> What the task asks: Restate word for word the entries below, starting with the line with "function automatic logic [3:0] cause_of(input" and continuing through the line with "assign pmp_priv_mode = active". Include both of those lines and no others.

> Stored entries:
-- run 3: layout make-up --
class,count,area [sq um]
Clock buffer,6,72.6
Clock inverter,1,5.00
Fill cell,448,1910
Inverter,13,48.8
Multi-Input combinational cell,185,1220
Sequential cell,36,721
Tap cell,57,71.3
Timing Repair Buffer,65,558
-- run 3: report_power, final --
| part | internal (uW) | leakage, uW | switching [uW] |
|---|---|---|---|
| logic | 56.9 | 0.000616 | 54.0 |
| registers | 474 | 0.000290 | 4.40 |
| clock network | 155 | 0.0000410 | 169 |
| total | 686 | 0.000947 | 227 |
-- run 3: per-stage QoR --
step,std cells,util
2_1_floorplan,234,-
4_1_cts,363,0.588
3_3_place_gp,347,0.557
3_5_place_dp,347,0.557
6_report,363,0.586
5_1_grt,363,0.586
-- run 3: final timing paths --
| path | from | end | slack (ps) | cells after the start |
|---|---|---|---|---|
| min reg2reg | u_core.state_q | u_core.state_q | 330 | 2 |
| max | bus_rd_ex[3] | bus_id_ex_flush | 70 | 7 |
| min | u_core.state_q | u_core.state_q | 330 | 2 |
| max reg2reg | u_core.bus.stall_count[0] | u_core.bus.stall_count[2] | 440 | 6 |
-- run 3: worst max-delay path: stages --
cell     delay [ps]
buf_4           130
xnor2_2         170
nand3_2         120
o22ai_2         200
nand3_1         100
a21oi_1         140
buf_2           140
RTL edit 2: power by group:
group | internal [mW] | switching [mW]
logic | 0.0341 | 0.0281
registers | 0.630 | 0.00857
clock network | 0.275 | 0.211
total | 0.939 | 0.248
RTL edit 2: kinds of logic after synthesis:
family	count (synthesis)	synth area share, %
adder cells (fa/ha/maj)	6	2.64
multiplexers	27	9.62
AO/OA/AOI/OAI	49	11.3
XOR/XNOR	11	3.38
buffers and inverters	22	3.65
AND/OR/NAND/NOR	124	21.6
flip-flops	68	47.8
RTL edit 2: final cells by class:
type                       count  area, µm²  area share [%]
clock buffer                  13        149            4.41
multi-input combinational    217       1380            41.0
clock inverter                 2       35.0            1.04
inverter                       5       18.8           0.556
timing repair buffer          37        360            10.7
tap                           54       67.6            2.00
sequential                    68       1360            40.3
## src/rtl/instr_fetch_unit_if.sv

```systemverilog
// Purpose : bundles the fetch unit's controller-side and instruction-memory-side
//           signals so they travel as one port.
// Ports   : master = fetch unit (drives imem request, instruction, pc, status);
//           slave  = environment (controller + instruction memory).
interface instr_fetch_unit_if #(
    parameter int ADDR_W = 16
);
    // controller side
    logic              fetch_req;
    logic [3:0]        stat;
    logic [31:0]       instr;
    logic [3:0]        opcode;
    logic [3:0]        mm;
    logic              instr_valid;
    logic [ADDR_W-1:0] pc;
    logic              busy;
    logic              halted;

    // instruction memory side
    logic              imem_rd;
    logic [ADDR_W-1:0] imem_addr;
    logic              imem_ack;
    logic [31:0]       imem_data;

    modport master (
        input  fetch_req, stat, imem_ack, imem_data,
        output imem_rd, imem_addr, instr, opcode, mm, instr_valid, pc, busy, halted
    );

    modport slave (
        output fetch_req, stat, imem_ack, imem_data,
        input  imem_rd, imem_addr, instr, opcode, mm, instr_valid, pc, busy, halted
    );
endinterface

```

## src/rtl/instr_fetch_unit.sv

```systemverilog
// Purpose : holds the PC, fetches one instruction word per fetch_req over a
//           request/ack handshake, latches it and resolves the next PC
//           (sequential, bra, brr, bne, hlt).
// Ports   : clk, rst (async, active-high); bus = instr_fetch_unit_if.master.
//           Fetch takes IDLE -> REQ (waits for imem_ack) -> RESOLVE -> IDLE/HALT;
//           minimum period 3 cycles, requests outside IDLE are dropped.
module instr_fetch_unit #(
    parameter int                ADDR_W   = 16,
    parameter logic [ADDR_W-1:0] RESET_PC = '0
) (
    input  logic                   clk,
    input  logic                   rst,
    instr_fetch_unit_if.master     bus
);

    typedef enum logic [1:0] {
        ST_IDLE    = 2'd0,
        ST_REQ     = 2'd1,
        ST_RESOLVE = 2'd2,
        ST_HALT    = 2'd3
    } state_t;

    localparam logic [3:0] OP_BRA = 4'd4;
    localparam logic [3:0] OP_BRR = 4'd5;
    localparam logic [3:0] OP_BNE = 4'd6;
    localparam logic [3:0] OP_HLT = 4'd15;

    state_t            state;
    logic [ADDR_W-1:0] pc;
    logic [31:0]       instr;
    logic              imem_rd;
    logic              instr_valid;
    logic              busy;
    logic              halted;

    logic [3:0]        opcode;
    logic [3:0]        mm;
    logic [ADDR_W-1:0] offset;
    logic [ADDR_W-1:0] next_pc;

    assign opcode = instr[31:28];
    assign mm     = instr[27:24];

    // Sign-extend the 16-bit branch offset to ADDR_W; for narrow PCs the
    // upper offset bits simply fall away, which keeps the math modulo 2^ADDR_W.
    function automatic logic [ADDR_W-1:0] sext_offset(input logic [15:0] v);
        logic [ADDR_W-1:0] r;
        r = '0;
        for (int i = 0; i < ADDR_W; i++) begin
            r[i] = (i < 16) ? v[i[3:0]] : v[15];
        end
        return r;
    endfunction

    assign offset = sext_offset(instr[15:0]);

    // Next PC is evaluated only in RESOLVE, where instr already holds the new
    // word and stat is sampled for bne.
    always_comb begin
        next_pc = pc + ADDR_W'(1);
        case (opcode)
            OP_BRA: next_pc = instr[ADDR_W-1:0];
            OP_BRR: next_pc = pc + offset;
            OP_BNE: begin
                if ((bus.stat & mm) == 4'b0000) begin
                    next_pc = pc + offset;
                end
            end
            default: ;
        endcase
    end

    // Single FSM; every output is a register updated alongside the state so
    // nothing downstream sees decode glitches.
    always_ff @(posedge clk or posedge rst) begin
        if (rst) begin
            state       <= ST_IDLE;
            pc          <= RESET_PC;
            instr       <= '0;
            imem_rd     <= 1'b0;
            instr_valid <= 1'b0;
            busy        <= 1'b0;
            halted      <= 1'b0;
        end else begin
            case (state)
                ST_IDLE: begin
                    if (bus.fetch_req) begin
                        state   <= ST_REQ;
                        imem_rd <= 1'b1;
                        busy    <= 1'b1;
                    end
                end
                ST_REQ: begin
                    // imem_rd and imem_addr (= pc) stay put until the ack lands.
                    if (bus.imem_ack) begin
                        state       <= ST_RESOLVE;
                        instr       <= bus.imem_data;
                        imem_rd     <= 1'b0;
                        instr_valid <= 1'b1;
                    end
                end
                ST_RESOLVE: begin
                    instr_valid <= 1'b0;
                    busy        <= 1'b0;
                    if (opcode == OP_HLT) begin
                        state  <= ST_HALT;
                        halted <= 1'b1;
                    end else begin
                        state <= ST_IDLE;
                        pc    <= next_pc;
                    end
                end
                ST_HALT: begin
                    // Sticky until reset; fetch_req and imem_ack are ignored.
                    halted <= 1'b1;
                end
                default: begin
                    state <= ST_IDLE;
                end
            endcase
        end
    end

    assign bus.imem_rd     = imem_rd;
    assign bus.imem_addr   = pc;
    assign bus.instr       = instr;
    assign bus.opcode      = opcode;
    assign bus.mm          = mm;
    assign bus.instr_valid = instr_valid;
    assign bus.pc          = pc;
    assign bus.busy        = busy;
    assign bus.halted      = halted;

endmodule

```

## src/flat_wrapper.sv

```systemverilog
// flat-port wrapper written by rule: the top's interface ports become plain ports
module instr_fetch_unit_flat 
#(
    parameter int                ADDR_W   = 16,
    parameter logic [ADDR_W-1:0] RESET_PC = '0
)
  (clk, rst, bus_fetch_req, bus_stat, bus_imem_ack, bus_imem_data, bus_imem_rd, bus_imem_addr, bus_instr, bus_opcode, bus_mm, bus_instr_valid, bus_pc, bus_busy, bus_halted);
  instr_fetch_unit_if #(.ADDR_W(ADDR_W)) bus_i ();
  input  logic clk;
  input  logic rst;
  input wire logic [$bits(bus_i.fetch_req)-1:0] bus_fetch_req;
  input wire logic [$bits(bus_i.stat)-1:0] bus_stat;
  input wire logic [$bits(bus_i.imem_ack)-1:0] bus_imem_ack;
  input wire logic [$bits(bus_i.imem_data)-1:0] bus_imem_data;
  output wire logic [$bits(bus_i.imem_rd)-1:0] bus_imem_rd;
  output wire logic [$bits(bus_i.imem_addr)-1:0] bus_imem_addr;
  output wire logic [$bits(bus_i.instr)-1:0] bus_instr;
  output wire logic [$bits(bus_i.opcode)-1:0] bus_opcode;
  output wire logic [$bits(bus_i.mm)-1:0] bus_mm;
  output wire logic [$bits(bus_i.instr_valid)-1:0] bus_instr_valid;
  output wire logic [$bits(bus_i.pc)-1:0] bus_pc;
  output wire logic [$bits(bus_i.busy)-1:0] bus_busy;
  output wire logic [$bits(bus_i.halted)-1:0] bus_halted;
  assign bus_i.fetch_req = bus_fetch_req;
  assign bus_i.stat = bus_stat;
  assign bus_i.imem_ack = bus_imem_ack;
  assign bus_i.imem_data = bus_imem_data;
  assign bus_imem_rd = bus_i.imem_rd;
  assign bus_imem_addr = bus_i.imem_addr;
  assign bus_instr = bus_i.instr;
  assign bus_opcode = bus_i.opcode;
  assign bus_mm = bus_i.mm;
  assign bus_instr_valid = bus_i.instr_valid;
  assign bus_pc = bus_i.pc;
  assign bus_busy = bus_i.busy;
  assign bus_halted = bus_i.halted;
  instr_fetch_unit #(.ADDR_W(ADDR_W), .RESET_PC(RESET_PC)) u_core (.clk(clk), .rst(rst), .bus(bus_i));
endmodule
```
$ cat src/rtl/wb_stage.sv
// wb_stage: write-back buffer between the MEM stage and the register file.
//
// Results from MEM are queued in an in-order FIFO of DEPTH entries (2 or 4).
// The head entry drives the register-file write port unless the port is held.
// Entries that do not write (wb_en=0 or dest=0) still drain, one per cycle,
// without a write strobe. A combinational hazard output tells decode when one
// of its sources is still waiting in the buffer.
//
// Ports
//   clk, rst              clock; asynchronous active-low reset
//   in_valid / in_ready   MEM-side handshake
//   in_wb_en, in_mem_r_en, in_dest, in_alu_result, in_mem_data
//                         result fields; load data is chosen at enqueue
//   wb_hold               register-file write port unavailable this cycle
//   WB_Write_Enable, WB_Dest, WB_Data
//                         register-file write port
//   hz_src1, hz_src2, hz_single_src, wb_hazard
//                         decode-stage dependency check
//   count                 occupied buffer entries
module wb_stage #(
  parameter int DEPTH = 2
) (
  input  logic        clk,
  input  logic        rst,
  input  logic        in_valid,
  output logic        in_ready,
  input  logic        in_wb_en,
  input  logic        in_mem_r_en,
  input  logic [4:0]  in_dest,
  input  logic [31:0] in_alu_result,
  input  logic [31:0] in_mem_data,
  input  logic        wb_hold,
  output logic        WB_Write_Enable,
  output logic [4:0]  WB_Dest,
  output logic [31:0] WB_Data,
  input  logic [4:0]  hz_src1,
  input  logic [4:0]  hz_src2,
  input  logic        hz_single_src,
  output logic        wb_hazard,
  output logic [2:0]  count
);

  // DEPTH is a power of two, so pointers wrap naturally in PW bits.
  localparam int PW = (DEPTH == 4) ? 2 : 1;

  logic          ent_wb_en [DEPTH];
  logic [4:0]    ent_dest  [DEPTH];
  logic [31:0]   ent_data  [DEPTH];

  logic [PW-1:0] rd_ptr;
  logic [PW-1:0] wr_ptr;
  logic [2:0]    cnt;

  logic          push;
  logic          pop;
  logic          not_empty;
  logic          hazard_c;

  assign not_empty = (cnt != 3'd0);
  assign in_ready  = (cnt < 3'(DEPTH));
  assign push      = in_valid && in_ready;
  assign pop       = not_empty && !wb_hold;
  assign count     = cnt;

  always_ff @(posedge clk or negedge rst) begin
    if (!rst) begin
      rd_ptr <= '0;
      wr_ptr <= '0;
      cnt    <= 3'd0;
      for (int i = 0; i < DEPTH; i++) begin
        ent_wb_en[i] <= 1'b0;
        ent_dest[i]  <= 5'd0;
        ent_data[i]  <= 32'd0;
      end
    end else begin
      if (push) begin
        ent_wb_en[wr_ptr] <= in_wb_en;
        ent_dest[wr_ptr]  <= in_dest;
        ent_data[wr_ptr]  <= in_mem_r_en ? in_mem_data : in_alu_result;
        wr_ptr            <= wr_ptr + PW'(1);
      end
      if (pop) begin
        rd_ptr <= rd_ptr + PW'(1);
      end
      case ({push, pop})
        2'b10:   cnt <= cnt + 3'd1;
        2'b01:   cnt <= cnt - 3'd1;
        default: cnt <= cnt;
      endcase
    end
  end

  // Write port: head entry when something is buffered, zero otherwise.
  always_comb begin
    WB_Write_Enable = 1'b0;
    WB_Dest         = 5'd0;
    WB_Data         = 32'd0;
    if (not_empty) begin
      WB_Dest         = ent_dest[rd_ptr];
      WB_Data         = ent_data[rd_ptr];
      WB_Write_Enable = !wb_hold && ent_wb_en[rd_ptr] && (ent_dest[rd_ptr] != 5'd0);
    end
  end

  // An entry is occupied when its distance from the head is below cnt.
  // The head being written this cycle is still occupied, since decode reads
  // the register file in the same cycle and would miss the new value.
  always_comb begin
    logic [PW-1:0] off;
    off      = '0;
    hazard_c = 1'b0;
    for (int i = 0; i < DEPTH; i++) begin
      off = PW'(i) - rd_ptr;
      if ((3'(off) < cnt) && ent_wb_en[i] && (ent_dest[i] != 5'd0)) begin
        if ((ent_dest[i] == hz_src1) ||
            (!hz_single_src && (ent_dest[i] == hz_src2))) begin
          hazard_c = 1'b1;
        end
      end
    end
  end

  assign wb_hazard = hazard_c;

endmodule
## config.mk

```make
export PLATFORM = sky130hd
export DESIGN_NAME = btn_event_ctrl
export DESIGN_NICKNAME = d
export VERILOG_FILES = /design/src/rtl/btn_event_ctrl_pkg.sv /design/src/rtl/btn_db_core.sv /design/src/rtl/btn_event_ctrl.sv
export SDC_FILE = /design/constraint.sdc
export NUM_CORES = 1
export LEC_CHECK = 0
export CORE_MARGIN = 2
export CORE_UTILIZATION = 35
export DETAILED_ROUTE_END_ITERATION = 12
export GPL_TIMING_DRIVEN = 1
export MAX_ROUTING_LAYER = met4
export PLACE_DENSITY_LB_ADDON = 0.2
export SLEW_MARGIN = 0
export SYNTH_ARGS = -nofsm -noshare
export SYNTH_HDL_FRONTEND = slang
export SYNTH_HIERARCHICAL = 1
export SYNTH_SLANG_ARGS = --single-unit
```

## constraint.sdc

```tcl
create_clock -name clk -period 3.8 [get_ports clk]
set_input_delay 0.76 -clock clk [delete_from_list [all_inputs] [get_ports clk]]
set_output_delay 0.76 -clock clk [all_outputs]
set_load 0.1 [all_outputs]
```
--- config.mk ---
export PLATFORM = sky130hd
export DESIGN_NAME = pmp_lsu_gate
export DESIGN_NICKNAME = d
export VERILOG_FILES = /design/src/rtl/pmp_lsu_gate.sv
export SDC_FILE = /design/constraint.sdc
export NUM_CORES = 1
export LEC_CHECK = 0
export CORE_UTILIZATION = 45
export CTS_BUF_LIST = sky130_fd_sc_hd__clkbuf_4
export DETAILED_ROUTE_END_ITERATION = 7
export DONT_BUFFER_PORTS = 1
export PLACE_DENSITY = 0.63
export RECOVER_POWER = 50
export SYNTH_ARGS = -nofsm -noshare
export SYNTH_HDL_FRONTEND = slang
export SYNTH_SLANG_ARGS = --single-unit
export TNS_END_PERCENT = 20
--- constraint.sdc ---
create_clock -name clock -period 7.73 [get_ports clock]
set_clock_uncertainty 0.2 [all_clocks]
set_input_delay 0.773 -clock clock [delete_from_list [all_inputs] [get_ports clock]]
set_output_delay 0.773 -clock clock [all_outputs]
set_load 0.005 [all_outputs]
--- src/rtl/pmp_lsu_gate.sv ---
// Load/store/fetch sequencer: registers a request, checks alignment, consults the
// PMP side-car, then issues one bus beat or returns a RISC-V fault with cause/tval.
module pmp_lsu_gate #(
    parameter int TIMEOUT = 15
) (
    input  logic        clock,
    input  logic        reset,
    input  logic        req_valid,
    output logic        req_ready,
    input  logic [31:0] req_addr,
    input  logic [1:0]  req_oper,
    input  logic [1:0]  req_size,
    input  logic [1:0]  req_priv,
    input  logic [31:0] req_wdata,
    output logic [31:0] pmp_addr,
    output logic [1:0]  pmp_oper,
    output logic [1:0]  pmp_priv_mode,
    output logic [1:0]  pmp_size,
    input  logic [1:0]  pmp_permission,
    output logic        bus_valid,
    input  logic        bus_ready,
    output logic [31:0] bus_addr,
    output logic        bus_we,
    output logic [3:0]  bus_be,
    output logic [31:0] bus_wdata,
    input  logic        bus_rvalid,
    input  logic [31:0] bus_rdata,
    output logic        rsp_valid,
    output logic        rsp_fault,
    output logic [3:0]  rsp_cause,
    output logic [31:0] rsp_tval,
    output logic [31:0] rsp_rdata
);

    localparam logic [1:0] OP_READ  = 2'b00;
    localparam logic [1:0] OP_WRITE = 2'b01;
    localparam logic [1:0] OP_EXEC  = 2'b10;
    localparam logic [7:0] TMO      = 8'(TIMEOUT);

    typedef enum logic [2:0] {S_IDLE, S_CHECK, S_BUS, S_WAIT, S_RESP} state_t;

    state_t      state;
    logic [31:0] addr_q;
    logic [31:0] wdata_q;
    logic [1:0]  oper_q;
    logic [1:0]  size_q;
    logic [1:0]  priv_q;
    logic [7:0]  tmo_cnt;

    logic [1:0]  eff_size;
    logic        misaligned;
    logic        bad_size;
    logic        is_write;
    logic        tmo_hit;
    logic        active;
    logic        unused_region_match;

    function automatic logic [3:0] cause_of(input logic [1:0] op, input logic misal);
        case (op)
            OP_WRITE: cause_of = misal ? 4'd6 : 4'd7;
            OP_EXEC:  cause_of = misal ? 4'd0 : 4'd1;
            default:  cause_of = misal ? 4'd4 : 4'd5;
        endcase
    endfunction

    function automatic logic [3:0] byte_enables(input logic [1:0] size, input logic [1:0] off);
        case (size)
            2'b00:   byte_enables = 4'b0001 << off;
            2'b01:   byte_enables = 4'b0011 << off;
            default: byte_enables = 4'b1111;
        endcase
    endfunction

    function automatic logic [31:0] replicate(input logic [1:0] size, input logic [31:0] d);
        case (size)
            2'b00:   replicate = {4{d[7:0]}};
            2'b01:   replicate = {2{d[15:0]}};
            default: replicate = d;
        endcase
    endfunction

    function automatic logic [31:0] load_data(input logic [1:0] size, input logic [1:0] off,
                                              input logic [31:0] d);
        logic [31:0] sh;
        sh = d >> {off, 3'b000};
        case (size)
            2'b00:   load_data = {24'd0, sh[7:0]};
            2'b01:   load_data = {16'd0, sh[15:0]};
            default: load_data = sh;
        endcase
    endfunction

    // Fetches are always word-sized regardless of the requested size.
    assign eff_size   = (req_oper == OP_EXEC) ? 2'b10 : req_size;
    assign misaligned = ((eff_size == 2'b01) && req_addr[0]) ||
                        ((eff_size == 2'b10) && (req_addr[1:0] != 2'b00));
    assign bad_size   = (eff_size == 2'b11);
    assign is_write   = (oper_q == OP_WRITE);
    assign tmo_hit    = ((tmo_cnt + 8'd1) == TMO);
    assign unused_region_match = pmp_permission[1];

    assign req_ready     = (state == S_IDLE);
    assign active        = (state != S_IDLE);
    assign pmp_addr      = active ? addr_q : 32'd0;
    assign pmp_oper      = active ? oper_q : 2'b00;
    assign pmp_priv_mode = active ? priv_q : 2'b00;
    assign pmp_size      = active ? size_q : 2'b00;

    always_ff @(posedge clock or posedge reset) begin
        if (reset) begin
            state     <= S_IDLE;
            addr_q    <= '0;
            wdata_q   <= '0;
            oper_q    <= '0;
            size_q    <= '0;
            priv_q    <= '0;
            tmo_cnt   <= '0;
            bus_valid <= 1'b0;
            bus_addr  <= '0;
            bus_we    <= 1'b0;
            bus_be    <= '0;
            bus_wdata <= '0;
            rsp_valid <= 1'b0;
            rsp_fault <= 1'b0;
            rsp_cause <= '0;
            rsp_tval  <= '0;
            rsp_rdata <= '0;
        end else begin
            case (state)
                S_IDLE: begin
                    if (req_valid) begin
                        addr_q  <= req_addr;
                        wdata_q <= req_wdata;
                        oper_q  <= req_oper;
                        size_q  <= eff_size;
                        priv_q  <= req_priv;
                        if (bad_size || misaligned) begin
                            state     <= S_RESP;
                            rsp_valid <= 1'b1;
                            rsp_fault <= 1'b1;
                            rsp_cause <= cause_of(req_oper, misaligned);
                            rsp_tval  <= req_addr;
                        end else begin
                            state <= S_CHECK;
                        end
                    end
                end
                // pmp_* already reflect the latched request; verdict sampled here.
                S_CHECK: begin
                    if (pmp_permission[0]) begin
                        state     <= S_BUS;
                        tmo_cnt   <= '0;
                        bus_valid <= 1'b1;
                        bus_addr  <= {addr_q[31:2], 2'b00};
                        bus_we    <= is_write;
                        bus_be    <= byte_enables(size_q, addr_q[1:0]);
                        bus_wdata <= is_write ? replicate(size_q, wdata_q) : 32'd0;
                    end else begin
                        state     <= S_RESP;
                        rsp_valid <= 1'b1;
                        rsp_fault <= 1'b1;
                        rsp_cause <= cause_of(oper_q, 1'b0);
                        rsp_tval  <= addr_q;
                    end
                end
                S_BUS: begin
                    if (tmo_hit) begin
                        bus_valid <= 1'b0;
                        state     <= S_RESP;
                        rsp_valid <= 1'b1;
                        rsp_fault <= 1'b1;
                        rsp_cause <= cause_of(oper_q, 1'b0);
                        rsp_tval  <= addr_q;
                    end else begin
                        tmo_cnt <= tmo_cnt + 8'd1;
                        if (bus_ready) begin
                            bus_valid <= 1'b0;
                            if (is_write) begin
                                state     <= S_RESP;
                                rsp_valid <= 1'b1;
                            end else begin
                                state <= S_WAIT;
                            end
                        end
                    end
                end
                // Timeout takes priority over a read return in the same cycle.
                S_WAIT: begin
                    if (tmo_hit) begin
                        state     <= S_RESP;
                        rsp_valid <= 1'b1;
                        rsp_fault <= 1'b1;
                        rsp_cause <= cause_of(oper_q, 1'b0);
                        rsp_tval  <= addr_q;
                    end else begin
                        tmo_cnt <= tmo_cnt + 8'd1;
                        if (bus_rvalid) begin
                            state     <= S_RESP;
                            rsp_valid <= 1'b1;
                            rsp_rdata <= load_data(size_q, addr_q[1:0], bus_rdata);
                        end
                    end
                end
                S_RESP: begin
                    state     <= S_IDLE;
                    rsp_valid <= 1'b0;
                    rsp_fault <= 1'b0;
                    rsp_cause <= '0;
                    rsp_tval  <= '0;
                    rsp_rdata <= '0;
                end
                default: state <= S_IDLE;
            endcase
        end
    end

endmodule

> Solution to this problem:
    function automatic logic [3:0] cause_of(input logic [1:0] op, input logic misal);
        case (op)
            OP_WRITE: cause_of = misal ? 4'd6 : 4'd7;
            OP_EXEC:  cause_of = misal ? 4'd0 : 4'd1;
            default:  cause_of = misal ? 4'd4 : 4'd5;
        endcase
    endfunction

    function automatic logic [3:0] byte_enables(input logic [1:0] size, input logic [1:0] off);
        case (size)
            2'b00:   byte_enables = 4'b0001 << off;
            2'b01:   byte_enables = 4'b0011 << off;
            default: byte_enables = 4'b1111;
        endcase
    endfunction

    function automatic logic [31:0] replicate(input logic [1:0] size, input logic [31:0] d);
        case (size)
            2'b00:   replicate = {4{d[7:0]}};
            2'b01:   replicate = {2{d[15:0]}};
            default: replicate = d;
        endcase
    endfunction

    function automatic logic [31:0] load_data(input logic [1:0] size, input logic [1:0] off,
                                              input logic [31:0] d);
        logic [31:0] sh;
        sh = d >> {off, 3'b000};
        case (size)
            2'b00:   load_data = {24'd0, sh[7:0]};
            2'b01:   load_data = {16'd0, sh[15:0]};
            default: load_data = sh;
        endcase
    endfunction

    // Fetches are always word-sized regardless of the requested size.
    assign eff_size   = (req_oper == OP_EXEC) ? 2'b10 : req_size;
    assign misaligned = ((eff_size == 2'b01) && req_addr[0]) ||
                        ((eff_size == 2'b10) && (req_addr[1:0] != 2'b00));
    assign bad_size   = (eff_size == 2'b11);
    assign is_write   = (oper_q == OP_WRITE);
    assign tmo_hit    = ((tmo_cnt + 8'd1) == TMO);
    assign unused_region_match = pmp_permission[1];

    assign req_ready     = (state == S_IDLE);
    assign active        = (state != S_IDLE);
    assign pmp_addr      = active ? addr_q : 32'd0;
    assign pmp_oper      = active ? oper_q : 2'b00;
    assign pmp_priv_mode = active ? priv_q : 2'b00;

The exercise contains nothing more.